# convicted



## aprilraven (Jan 27, 2006)

first, let me give credit to the picture... its one chiller posted a few weeks back... its actually him... "handcuffed" to a chair...after staring at it..this story came to mind..and so i asked him if i could borrow his pic for this story..he agreed, so please keep in mind, its his picture..pictures always give me ideas...and although i am not a writer, i enjoy playing...please excuse the spelling or the wording, and i know it will send rob into exile just looking at the apostrophes and lack there of...i apologise now...i dont really worry about all the rules of english, as long as i get the point across...anyway... just thought i would share... thanks again to chiller! :hugs: for the picture... and the ideas....( you make a great convict...!!)

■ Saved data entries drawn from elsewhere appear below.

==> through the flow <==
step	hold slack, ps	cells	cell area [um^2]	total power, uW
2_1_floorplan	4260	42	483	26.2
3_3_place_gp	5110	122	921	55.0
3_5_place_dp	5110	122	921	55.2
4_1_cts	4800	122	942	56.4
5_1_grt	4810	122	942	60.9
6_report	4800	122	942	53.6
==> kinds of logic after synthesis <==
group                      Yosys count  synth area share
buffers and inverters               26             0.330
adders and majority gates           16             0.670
$ cat design/flow/design.v
`timescale 1ns / 1ps
module conv_main(clk,m1i1,m1i2,m1i3,m1i4,m2c1,m2c2,m2c3,m2c4,m2c5, m2c6, m2c7, m2c8, m2c9, m2c10, m2c11, m2c12, m2c13, m2c14, m2c15, m2c16, f11, f12, f13, f14, f21, f22, f23, f24, f31, f32, f33, f34, f41, f42, f43, f44, o1,o2,o3,o4, final_out);
input clk;
input [7:0] m1i1,m1i2,m1i3,m1i4;
input [7:0] m2c1,m2c2,m2c3,m2c4;
input [7:0] m2c5,m2c6,m2c7,m2c8;
input [7:0] m2c9,m2c10,m2c11,m2c12;
input [7:0] m2c13,m2c14,m2c15,m2c16;
input f11, f12, f13, f14, f21, f22, f23, f24, f31, f32, f33, f34, f41, f42, f43, f44;
output [8:0] o1,o2,o3,o4;
output reg [9:0] final_out;
wire [8:0] cu1oc1,cu2oc1,cu3oc1,cu4oc1;
wire [8:0] cu5oc1,cu6oc1,cu7oc1,cu8oc1;
wire [8:0] cu9oc1,cu10oc1,cu11oc1,cu12oc1;
wire [8:0] cu13oc1,cu14oc1,cu15oc1,cu16oc1;
computation_unit cu1c2(clk, m1i1,m2c1,0,cu1oc1,f11);
computation_unit cu2c2(clk,m1i1,m2c2,0,cu2oc1,f12);
computation_unit cu3c2(clk,m1i1,m2c3,0,cu3oc1,f13);
computation_unit cu4c2(clk,m1i1,m2c4,0,cu4oc1,f14);
computation_unit cu5c2(clk,m1i2,m2c5,cu1oc1,cu5oc1,f21);
computation_unit cu6c2(clk, m1i2,m2c6,cu2oc1,cu6oc1,f22);
computation_unit cu7c2(clk,m1i2,m2c7,cu3oc1,cu7oc1,f23);
computation_unit cu8c2(clk,m1i2,m2c8,cu4oc1,cu8oc1,f24);
computation_unit cu09c2(clk,m1i3,m2c9,cu5oc1,cu9oc1,f31);
computation_unit cu10c2(clk,m1i3,m2c10,cu6oc1,cu10oc1,f32);
computation_unit cu11c2(clk,m1i3,m2c11,cu7oc1,cu11oc1,f33);
computation_unit cu12c2(clk,m1i3,m2c12,cu8oc1,cu12oc1,f34);
computation_unit cu15c2(clk,m1i4,m2c13,cu9oc1,cu13oc1,f41);
computation_unit cu16c2(clk,m1i4,m2c14,cu10oc1,cu14oc1,f42);
computation_unit cu17c2(clk,m1i4,m2c15,cu11oc1,cu15oc1,f43);
computation_unit cu18c2(clk,m1i4,m2c16,cu12oc1,cu16oc1,f44);
assign {o1,o2,o3,o4} = {cu13oc1,cu14oc1,cu15oc1,cu16oc1};
integer cnt =0;
always @(negedge clk)
begin
cnt = cnt + 1;
if(cnt==4)
final_out = o1;
else if(cnt==8)
final_out = final_out+ o2;
else if(cnt == 12)
final_out = final_out+ o3;
else if(cnt==16)
final_out = final_out+ o4;
end
endmodule
`timescale 1ns / 1ps
module computation_unit(clk,m1x,m2x,c1,co1,f);
input clk;
input [7:0] m1x, m2x;
input [8:0] c1;
input f;
output reg [8:0] co1;
reg [7:0] pm1am2;
reg [7:0] sout, fnew, en;
always @(posedge clk)
begin
    fnew = {f,f,f,f,f,f,f,f};
    en = (fnew & m2x);
    sout = m2x && 1'b1;
    sout = {sout[0],sout[0], sout[0], sout[0], sout[0], sout[0], sout[0], sout[0]};
    pm1am2 = m1x * en;
    co1 = (sout & pm1am2) + c1;
end
endmodule
$ cat design/flow/run.sh
#!/bin/bash
# OpenROAD 26Q1-2900-gdf79404cd8, Yosys 0.63+post, stock flow scripts
make -C /OpenROAD-flow-scripts/flow DESIGN_CONFIG=/design/flow/config.mk WORK_HOME=/design/flow/orfs finish
$ cat design/flow/config.mk
export PLATFORM = sky130hd
export DESIGN_NAME = conv_main
export DESIGN_NICKNAME = conv_main
export VERILOG_FILES = /design/flow/design.v
export SDC_FILE = /design/flow/constraint.sdc
export NUM_CORES = 4
export LEC_CHECK = 1
export CORE_UTILIZATION = 50
$ cat design/flow/constraint.sdc
current_design conv_main

set clk_period 9.0
set clk_io_pct 0.2

create_clock -name clk0 -period $clk_period [get_ports {clk}]

set non_clock_inputs [all_inputs -no_clocks]
set_input_delay [expr $clk_period * $clk_io_pct] -clock clk0 $non_clock_inputs
set_output_delay [expr $clk_period * $clk_io_pct] -clock clk0 [all_outputs]
==> run notes <==
The run finished with clean final reports. Setup repair after global routing left no endpoint under its margin. The floorplan step records an initial core utilization of 50.6%. For the completed layout, the total cell area is recorded as 28,100 um^2. The violation tally recorded at the end of detailed-routing iteration 0 is 835.

The largest area contributor in the synthesized netlist was sky130_fd_sc_hd__ha_1. By count the netlist is led by 454 x sky130_fd_sc_hd__inv_1, 376 x sky130_fd_sc_hd__and3_1, 362 x sky130_fd_sc_hd__ha_1. For the maximum clock insertion buffer count, the log shows 2. Per the post-route antenna check, the number of violating nets is 0. The run gives 15.0 um for the detailed-route wire length per cell.

Global routing used 24.1% of the available tracks. In this run, synthesis inferred 9 flip-flops with an integrated enable. The dominant kind of combinational cell was adder cells.

The most frequent cell after synthesis was sky130_fd_sc_hd__inv_1. The cell-mix breakdown from Yosys lists the adder-cell area share as 34.9%. The detailed router used layers up to and including met4.

Ranked by total cell area, the synthesized netlist is headed by sky130_fd_sc_hd__ha_1 18%, sky130_fd_sc_hd__fa_1 17%, sky130_fd_sc_hd__dfxtp_1 14%. The number of global-route vias before repair is 19,086. The pre-antenna-repair detailed-routing pass consisted of 5 iterations. The post-placement cell count is 3,662, and the pin count of the biggest net entering global routing is 34. With the fraction of the mapped netlist area in compound gates at 6.75%, the total power consumption of the routed design is 4.67 mW. The final setup TNS is 0 ps, and the number of non-filler instances in the completed layout is 3,736. The nature of the critical path startpoint was a flop. The die is 224 um wide.

The DRC violation total left in the routed layout is recorded as 0. The logs give 94,000 um for the first-pass GRT wire length and 0 for the initial antenna violation count. For reference, the post-synthesis area per instance comes to 8.59 um^2. Per the synth stats, the flop cell with the highest instance count is sky130_fd_sc_hd__dfxtp_1. The post-placement worst setup slack was 1680 ps; the detailed-route via count was 19,214. At the pin with the least slew margin, the transition time is 946 ps. Clock root buffer: sky130_fd_sc_hd__clkbuf_16.

TritonCTS built the clock tree. The logs give 14.7 nW for the leakage power and 25,700 um for the met1 wire length. Count of instantiated cells in the yosys netlist: 2,876. The run gives 166 nW/um^2 for the power density over the cells. The routed design uses 2220 um of met3 wire. With the total of warnings raised by yosys at 6, the sum of net half-perimeters after detailed placement is 45,200 um.

The run gives 67 for the OpenROAD warning count. For the area of the die, the log shows 50,300 um^2. The tools report the total congestion overflow as 0. The worst pin sits at a relative slew slack of 36.3%. For this design, the sink count on the clock tree is 182. The share of the synthesized netlist area taken by xor and xnor gates works out to 12.8%. The top-area cell type share of the netlist area works out to 18.3%. With the vertical die dimension at 224 um, the weighted congestion reported at the end of routability-driven placement is 0.947. The flow measured a signed area growth from synthesis to layout of 13.9%. The class of the worst hold path was reg2reg.

The initialized floorplan defines 81 standard-cell rows. Yosys reported a register bit count of 182. In the setup report, the worst path falls into the class reg2out.

The largest driver fanout on the critical path is 3. Yosys reports a chip area of 24,700 um^2. Post-CTS repair ended up resizing 0 cells. The share of synthesized cell area in and, or, nand and nor gates was 20.1%; the number of endpoints failing setup at the final stage was 0. The critical-path cell with the highest stage delay was sky130_fd_sc_hd__clkdlybuf4s50_1. The number of buffers and inverters on the critical path was 1; the total wire length was 56,200 um. The total placed instance area is 27,400 um^2, and the average via count per standard cell is 5.14. The run gives 30 ps for the clock transition time at the flip-flop clock pins of the worst setup and hold paths. The core box area is 48,800 um^2. The mapped netlist covers 24,700 um^2. The reported max-cap violation count came out at 0. The critical path's top delay family is buffers and inverters. The post-CTS hold buffer count recorded in the log is 0. The highest supply drop recorded on VDD is 0.145 mV. Sequential cells were found to cover 15.1% of the synthesized design area. The number of input and output port buffers inserted was 222.

The logs give 1400 ps for the post-layout worst setup margin and 4 for the number of levels the H-tree was split into. The OpenROAD report gives the critical path a data arrival time of 5800 ps. With the fraction of layout instances using a drive strength above 1 at 2.83%, the setup fix buffers added after clock tree synthesis is 0. The OpenROAD report gives the critical path a required time of 7200 ps. STA classifies the critical path endpoint as a primary output.

The post-synthesis async set-or-reset flop share was 0%; the final-report max-slew violation count was 0. After detailed routing, the met2 layer carries 27,100 um of wire. The longest incremental delay of any stage on the critical path is reported as 470 ps. Maximum clock skew at final layout: 34.2 ps. The portion of synthesized area spent on multiplexers is 1.37%. The final hold violation count recorded for this run is 0. The top-level I/O count was 223; the synthesized instance count was 2,876. Tally of unique sky130hd cells used after synthesis: 63.

For reference, the critical path cell chain is clkdlybuf4s50_1. Buffers inserted during clock tree synthesis total 17. The skew report gives the latency at the later pin of the worst-skew pair as 460 ps.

http://www.thephotoforum.com/forum/showthread.php?t=39282
*****************************************************

she hated this one place... always gave her the willies... she had been to many asylums for the criminally insane... it came with the job..she had been in more than she would care to remember.. but this one... this one was the worst..it was relatively clean, but that was not the point. it reeked. it reeked of crooked doctors, mean, low-paid guards, and nurses that couldnt work anywhere else. and it galled her to have to come here and interview this prisoner...she had a bad feeling about this. she just didnt feel comfortable with this case..she had read all the police reports, even did a background check on this guy and things just didnt add up... something wasnt right...so here she was, having to gage him, herself.. she had to see him for herself.. interveiw him... get his vibes. she specialized in feeling things for the prosecution or defendant, who ever paid her for her time. as she approached the final desk to pass thru before she was face to face with him, she wondered what if they was wrong about this guy.. what if he didnt commit this crime.. ? he had been here for almost a year already, awaiting all the pre trial stuff.how could a sane person live in here, and still stay sane...? could he have been normal once, and now was driven mad by the poor treatment?after showing her credientials for the last time, she heard the buzzer and the automatic wire and metal door swing forward, and she slipped thru, not touching anything.

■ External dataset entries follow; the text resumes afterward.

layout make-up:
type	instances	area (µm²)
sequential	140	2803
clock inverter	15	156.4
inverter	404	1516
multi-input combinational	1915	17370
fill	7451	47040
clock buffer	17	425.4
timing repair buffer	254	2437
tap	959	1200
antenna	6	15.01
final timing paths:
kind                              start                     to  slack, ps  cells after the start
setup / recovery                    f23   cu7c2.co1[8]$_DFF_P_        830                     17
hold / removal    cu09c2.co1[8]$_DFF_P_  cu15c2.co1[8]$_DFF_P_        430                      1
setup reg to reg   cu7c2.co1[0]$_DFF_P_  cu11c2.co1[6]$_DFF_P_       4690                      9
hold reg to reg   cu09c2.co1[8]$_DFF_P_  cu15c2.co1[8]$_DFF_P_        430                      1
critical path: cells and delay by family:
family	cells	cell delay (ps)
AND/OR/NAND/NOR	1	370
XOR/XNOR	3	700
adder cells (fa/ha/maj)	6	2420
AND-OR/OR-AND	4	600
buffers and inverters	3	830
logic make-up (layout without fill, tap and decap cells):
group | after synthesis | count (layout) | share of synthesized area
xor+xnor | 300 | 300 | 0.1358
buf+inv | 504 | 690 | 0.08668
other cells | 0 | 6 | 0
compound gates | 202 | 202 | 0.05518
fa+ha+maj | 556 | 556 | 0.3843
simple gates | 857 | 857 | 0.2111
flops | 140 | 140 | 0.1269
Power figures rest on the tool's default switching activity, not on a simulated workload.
==> design/flow/design.v <==
module lif_neuron_fixedpoint #(
    parameter THRESHOLD = 8'd64,      
    parameter LEAK_FACTOR = 8'd12     
)(
    input  logic clk,
    input  logic rst,
    input  logic input_spike,           
    output logic spike,                 
    output logic [7:0] potential        
);
    logic [15:0] scaled_potential;
    logic [7:0] new_potential;
    always_ff @(posedge clk or posedge rst) begin
        if (rst) begin
            potential <= 0;
            spike <= 0;
        end else begin
            scaled_potential = (potential * LEAK_FACTOR) >> 4;
            new_potential = scaled_potential[7:0] + (input_spike ? 8'd16 : 8'd0);
            if (new_potential >= THRESHOLD) begin
                spike <= 1;
                potential <= 0;   
            end else begin
                spike <= 0;
                potential <= new_potential;
            end
        end
    end
endmodule
==> design/flow/run.sh <==
#!/bin/bash
# OpenROAD 26Q1-2900-gdf79404cd8, Yosys 0.63+post, stock flow scripts
make -C /OpenROAD-flow-scripts/flow DESIGN_CONFIG=/design/flow/config.mk WORK_HOME=/design/flow/orfs finish
==> design/flow/config.mk <==
export PLATFORM = sky130hd
export DESIGN_NAME = lif_neuron_fixedpoint
export DESIGN_NICKNAME = lif_neuron_fixedpoint
export VERILOG_FILES = /design/flow/design.v
export SDC_FILE = /design/flow/constraint.sdc
export NUM_CORES = 4
export LEC_CHECK = 1
export CORE_AREA = 10 10 80 80
export DIE_AREA = 0 0 90 90
==> design/flow/constraint.sdc <==
current_design lif_neuron_fixedpoint

set clk_period 3.1
set clk_io_pct 0.2

create_clock -name clk0 -period $clk_period [get_ports {clk}]

set non_clock_inputs [all_inputs -no_clocks]
set_input_delay [expr $clk_period * $clk_io_pct] -clock clk0 $non_clock_inputs
set_output_delay [expr $clk_period * $clk_io_pct] -clock clk0 [all_outputs]
==> ci_impl_report.md <==
## Synthesis and layout report

| Metric | Value |
|---|---|
| Min Hold Slack | 0.6506 ns |
| Async SR Flop Fraction | 1.000 |
| Antenna cells | 0 |
| Critical path arrival | 3.00 ns |
| Pleak | 0.4282 nW |
| CP Cell Sequence | ha_1, a21o_1, a31oi_1, xnor2_1, ha_2, ha_2, nand3b_1, xnor2_2, a2111oi_4, a211oi_4, or2_1 |
| Post-Synthesis Cells | 66 |
| Row count | 25 |
| H-tree levels | 1 |
| Max cap viols | 0 |
| Gpl congestion | 0.7917 |
| RSZ-0062 raised after global routing | no |
| Post-Syn Area | 686.9 um^2 |
| DR WL/cell | 9.877 um |
| Worst reg2reg startpoint | potential[4] |
| PD cells | 699.6 nW/um^2 |
| Area growth syn-to-layout | 46.08% |
| DRC viols | 0 |
| Final Hold Vio Count | 0 |
| Share of cells above drive strength 1 | 0.1839 |
| Initial antenna violation count | 0 |
| Final std cells w/o fill | 154 |
| Register area | 225.2 um^2 |
| Setup TNS | 0 ns |
| Hold_buf cts | 0 |
| Ports | 12 |
| Largest net degree at the start of global routing | 10 |
| FF-to-FF path depth | 11 |
| Die Y | 90 um |
| Fp_density | 0.1454 |
| Top_reg_cell synth | dfrtp_1 |
| Ys cells | 66 |
| Post-Route Utilization | 0.2125 |
| Sink Count | 9 |
| Vias per Instance | 3.539 |
| Worst path buffer plus inverter count | 0 |
| Clock-pin slew on the worst setup and hold paths | 0.04 ns |
| Latency at later pin | 0.22 ns |
| Number of global-route vias before repair | 517 |
| Post-detail-place hpwl | 1.217 mm |
| CP Max Fanout | 7 |
| Fin. max-slew vios | 0 |
| Placed Cells | 147 |
| Met2 usage | 0.06174 |
| Most frequent cell on the critical path | ha_2 |
| Clock Tree Root | clkbuf_8 |
| Clock buffer depth | 2 |
| Hold Crit Class | in -> async |
| Flops after synth | 9 |
| Post-synthesis sequential area ratio | 0.3279 |
| Max rail drop VDD | 0.2733 mV |
| Worst setup EP type | flip-flop |
| Total vias in the final route | 545 |
| Log Warnings | 27 |
| Synth unique cells | 29 |
| Period minus WS final | 2.888 ns |
| Max Fclk | 346.2 MHz |
| Met3 Track Usage GR | 0.005029 |
| # setup viols final | 0 |
| Outcome | finished clean |
| Startpoint types | flip-flop |
| Met1 usage | 0.05266 |
| Total grt overflow | 0 |
| Initial DRC Count | 9 |
| EDFF count, synth | 0 |
| # fillers | 518 |
| Combinational Area | 483.0 um^2 |
| Die Area | 8100 um^2 |
| DRT Pass-1 Iters | 4 |
| Yosys warning tally | 1 |
| TritonCTS clock tree | built |
| Critical path's top delay family | adder cells |
| Post-synthesis chip area from yosys | 686.9 um^2 |
| Total Power | 0.7020 mW |
| Final Cycle Share | 0.9318 |
| Crit path largest cell delay | 0.40 ns |
| Final WL | 1.521 mm |
| FF-to-FF setup slack | 0.21 ns |
| CORE AREA | 4723 um^2 |
| Req. time, crit path | 3.21 ns |
| Avg Synthesized Cell Area | 10.41 um^2 |
| Die W | 90 um |
| Post-route ant nets | 0 |
| GRT Max-Usage Layer | met2 |
| Total GRT Usage | 0.03817 |
| Count of input and output buffers | 11 |
| Crit path kind | reg -> reg |
| CTS Buf Count | 3 |
| First-pass GRT wire length | 2.649 mm |
| RR Endpoint | spike |
| Skew final | 0.001787 ns |
| Slowest CP cell | dfrtp_1 |
-- cell families (layout without fill, tap and decap cells) --
group	Yosys count	count (layout)	share of synthesized area
compound gates	16	16	0.1931
simple gates	16	16	0.1330
fa+ha+maj	11	11	0.2113
flops	9	9	0.3279
xor+xnor	8	8	0.1020
buf+inv	5	25	0.02733
other cells	1	2	0.005459
-- registers in the layout, summed over array words and instances, names as in the netlist --
name / flops
potential: 8
spike: 1
-- timing repair --
item,in CTS,in global routing
buffers inserted,0,3
gates resized,0,6
endpoints found under the setup margin,0,7
-- worst max-delay path by stage --
stage,startpoint,endpoint,slack [ns],depth (start not counted)
global route,potential[2],spike,0.004,12
finish,potential[4],spike,0.21,11
CTS,potential[1],spike,0.07,12
-- Yosys cell counts (all sizes together), types with 2 or more instances --
master / number / area (um^2)
ha: 10 / 125.1
dfrtp: 9 / 225.2
inv: 5 / 18.77
xnor2: 5 / 43.79
a21oi: 4 / 20.02
nor3: 4 / 20.02
xor2: 3 / 26.28
a21o: 2 / 15.01
nand2: 2 / 7.510
nand2b: 2 / 12.51
nor3b: 2 / 15.01
-- cells in the final DEF (no fill, tap or decap), types with 2 or more instances in the layout --
| cell | instances |
|---|---|
| nor3b_1 | 2 |
| conb_1 | 2 |
| ha_1 | 8 |
| clkdlybuf4s50_1 | 11 |
| nor3_1 | 4 |
| a21o_1 | 2 |
| clkbuf_8 | 3 |
| xnor2_1 | 4 |
| xor2_1 | 3 |
| dfrtp_1 | 9 |
| nand2b_1 | 2 |
| nand2_1 | 2 |
| buf_4 | 5 |
| inv_1 | 5 |
| a21oi_1 | 3 |
| ha_2 | 2 |
-- stage by stage --
| stage | setup WS (ns) | instance area (um^2) |
|---|---|---|
| 4_1_cts | 0.06658 | 944.7 |
| 5_1_grt | 0.003740 | 1003 |
| 2_1_floorplan | 0.3279 | 690.7 |
| 3_5_place_dp | 0.08822 | 899.6 |
| 6_report | 0.2115 | 1003 |
| 3_3_place_gp | 0.06196 | 899.6 |
-- layout make-up --
| cell class | instances | share of cell area |
|---|---|---|
| flip-flops and latches | 9 | 0.2244 |
| well taps | 67 | 0.08354 |
| inverters | 5 | 0.01870 |
| repair buffers | 16 | 0.1471 |
| multi-input cells | 53 | 0.4813 |
| clock buffers | 4 | 0.04489 |
-- per-layer routing --
| metal | vias up | routed length (um) |
|---|---|---|
| met5 | - | 0 |
| met4 | 0 | 15 |
| met3 | 2 | 38 |
| met2 | 12 | 744 |
| met1 | 252 | 722 |
| li1 | 279 | - |
-- power breakdown --
part	internal, mW	switching (mW)	total (mW)	leakage [nW]
sequential	0.154	0.0310	0.185	0.115
clock	0.0890	0.0394	0.128	0.0228
combinational	0.208	0.181	0.388	0.291
Power is estimated from default activity; no workload was simulated.
`flow/design.v`:
```
module conv3x3_multi_channel_core #(
    parameter integer NUM_INPUT_CHANNELS  = 3,
    parameter integer NUM_OUTPUT_CHANNELS = 2,
    parameter integer DATA_WIDTH = 8,
    parameter integer RESULT_WIDTH = 32
)(
    input  logic clk,
    input  logic rst_n,
    input  logic valid_in,
    input  wire signed [NUM_INPUT_CHANNELS-1:0][2:0][2:0][DATA_WIDTH-1:0] data_in,
    input  wire signed [NUM_OUTPUT_CHANNELS-1:0][NUM_INPUT_CHANNELS-1:0][2:0][2:0][DATA_WIDTH-1:0] kernel,
    input  wire signed [NUM_OUTPUT_CHANNELS-1:0][RESULT_WIDTH-1:0] bias,
    output logic signed [NUM_OUTPUT_CHANNELS-1:0][RESULT_WIDTH-1:0] result_out,
    output logic valid_out
);
    logic signed [63:0] acc [NUM_OUTPUT_CHANNELS-1:0];
    logic signed [NUM_OUTPUT_CHANNELS-1:0][RESULT_WIDTH-1:0] relu_result;
    always_comb begin
        for (int o = 0; o < NUM_OUTPUT_CHANNELS; o++) begin
            acc[o] = bias[o];
            for (int c = 0; c < NUM_INPUT_CHANNELS; c++) begin
                for (int i = 0; i < 3; i++) begin
                    for (int j = 0; j < 3; j++) begin
                        acc[o] += (data_in[c][i][j] * kernel[o][c][i][j]);
                    end
                end
            end
            relu_result[o] = (acc[o] > 0) ? acc[o] : 0;
        end
    end
    always_ff @(posedge clk or negedge rst_n) begin
        if (!rst_n) begin
            for (int k = 0; k < NUM_OUTPUT_CHANNELS; k++) begin
                result_out[k] <= '0;
            end
            valid_out <= 0;
        end else if (valid_in) begin
            for (int k = 0; k < NUM_OUTPUT_CHANNELS; k++) begin
                result_out[k] <= relu_result[k];
            end
            valid_out <= 1;
        end else begin
            valid_out <= 0;
        end
    end
endmodule
```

the guard on the other side, an overweight middleaged man that probably wanted a different life at another time, looked her up and down, with a gleam in his eye..the look of disgust that she had on her face was enough to stop any conversation.." he is in here, but dont worry, we have him locked up tight to that chair, he cant hurt you... just dont get too close, you dont want him to spit or anything on that pretty new suit ...." said the tired guard, in a smoke filled gravelly voice.he unlocked the once white and now rust covered door, that had one screened window, too high for an average person to see thru very easily..." great, thanks..." she said in a hushed almost nervous voice...she entered the room, and the guard turned back to her, " he doesnt say much, unless you hurt him some..." and gave her a sleazy, greasy smile...and locked the door after her... the prisoner sat in a chair... a cold metalic chair... no cushion.. no comfort... no heat in the room as far as she could tell...his head hung down, his hair, long blonde and ratted, fell over his face.he was big, and by his bio he should be about 6' 2...and it said about 190..but he looked more 160... but it seemed muscle.. hard muscle..he never moved. not an inch. and that was more unnerving than if he would have openly stared in hostility. he was aware she was in the room.. she had no idea how she knew that, but he was very aware of her. and he was stone cold still. she couldnt even tell if he was breathing.she approached slowly, and set her briefcase and folders on a small table at the corner of the room... he was sitting in the only light in the room... the sun beaming thru the dirty broken metal window...bars over the outside...so much grime on the glass, she wasnt sure how the soft winter rays struggled thru the pane.Lea drug the only other chair in the room, over closer to him. the sound of the chair was over loud in the cramped space.. the only other furniture was a cot.. and that was using the term generously. she knew without measuring that there was no way he fit comfortably on the oblong mat that stood just a couple of feet off the floor...no sheets. no pillow. no blanet..and it was freezing in the room, even with her clothes and jacket on.sitting down across from him, she made a note on her pad about his physical condition, the room..the cot.. the lack of light..not even an over head light. his only source of light would have been the sun. would suck on cloudy days..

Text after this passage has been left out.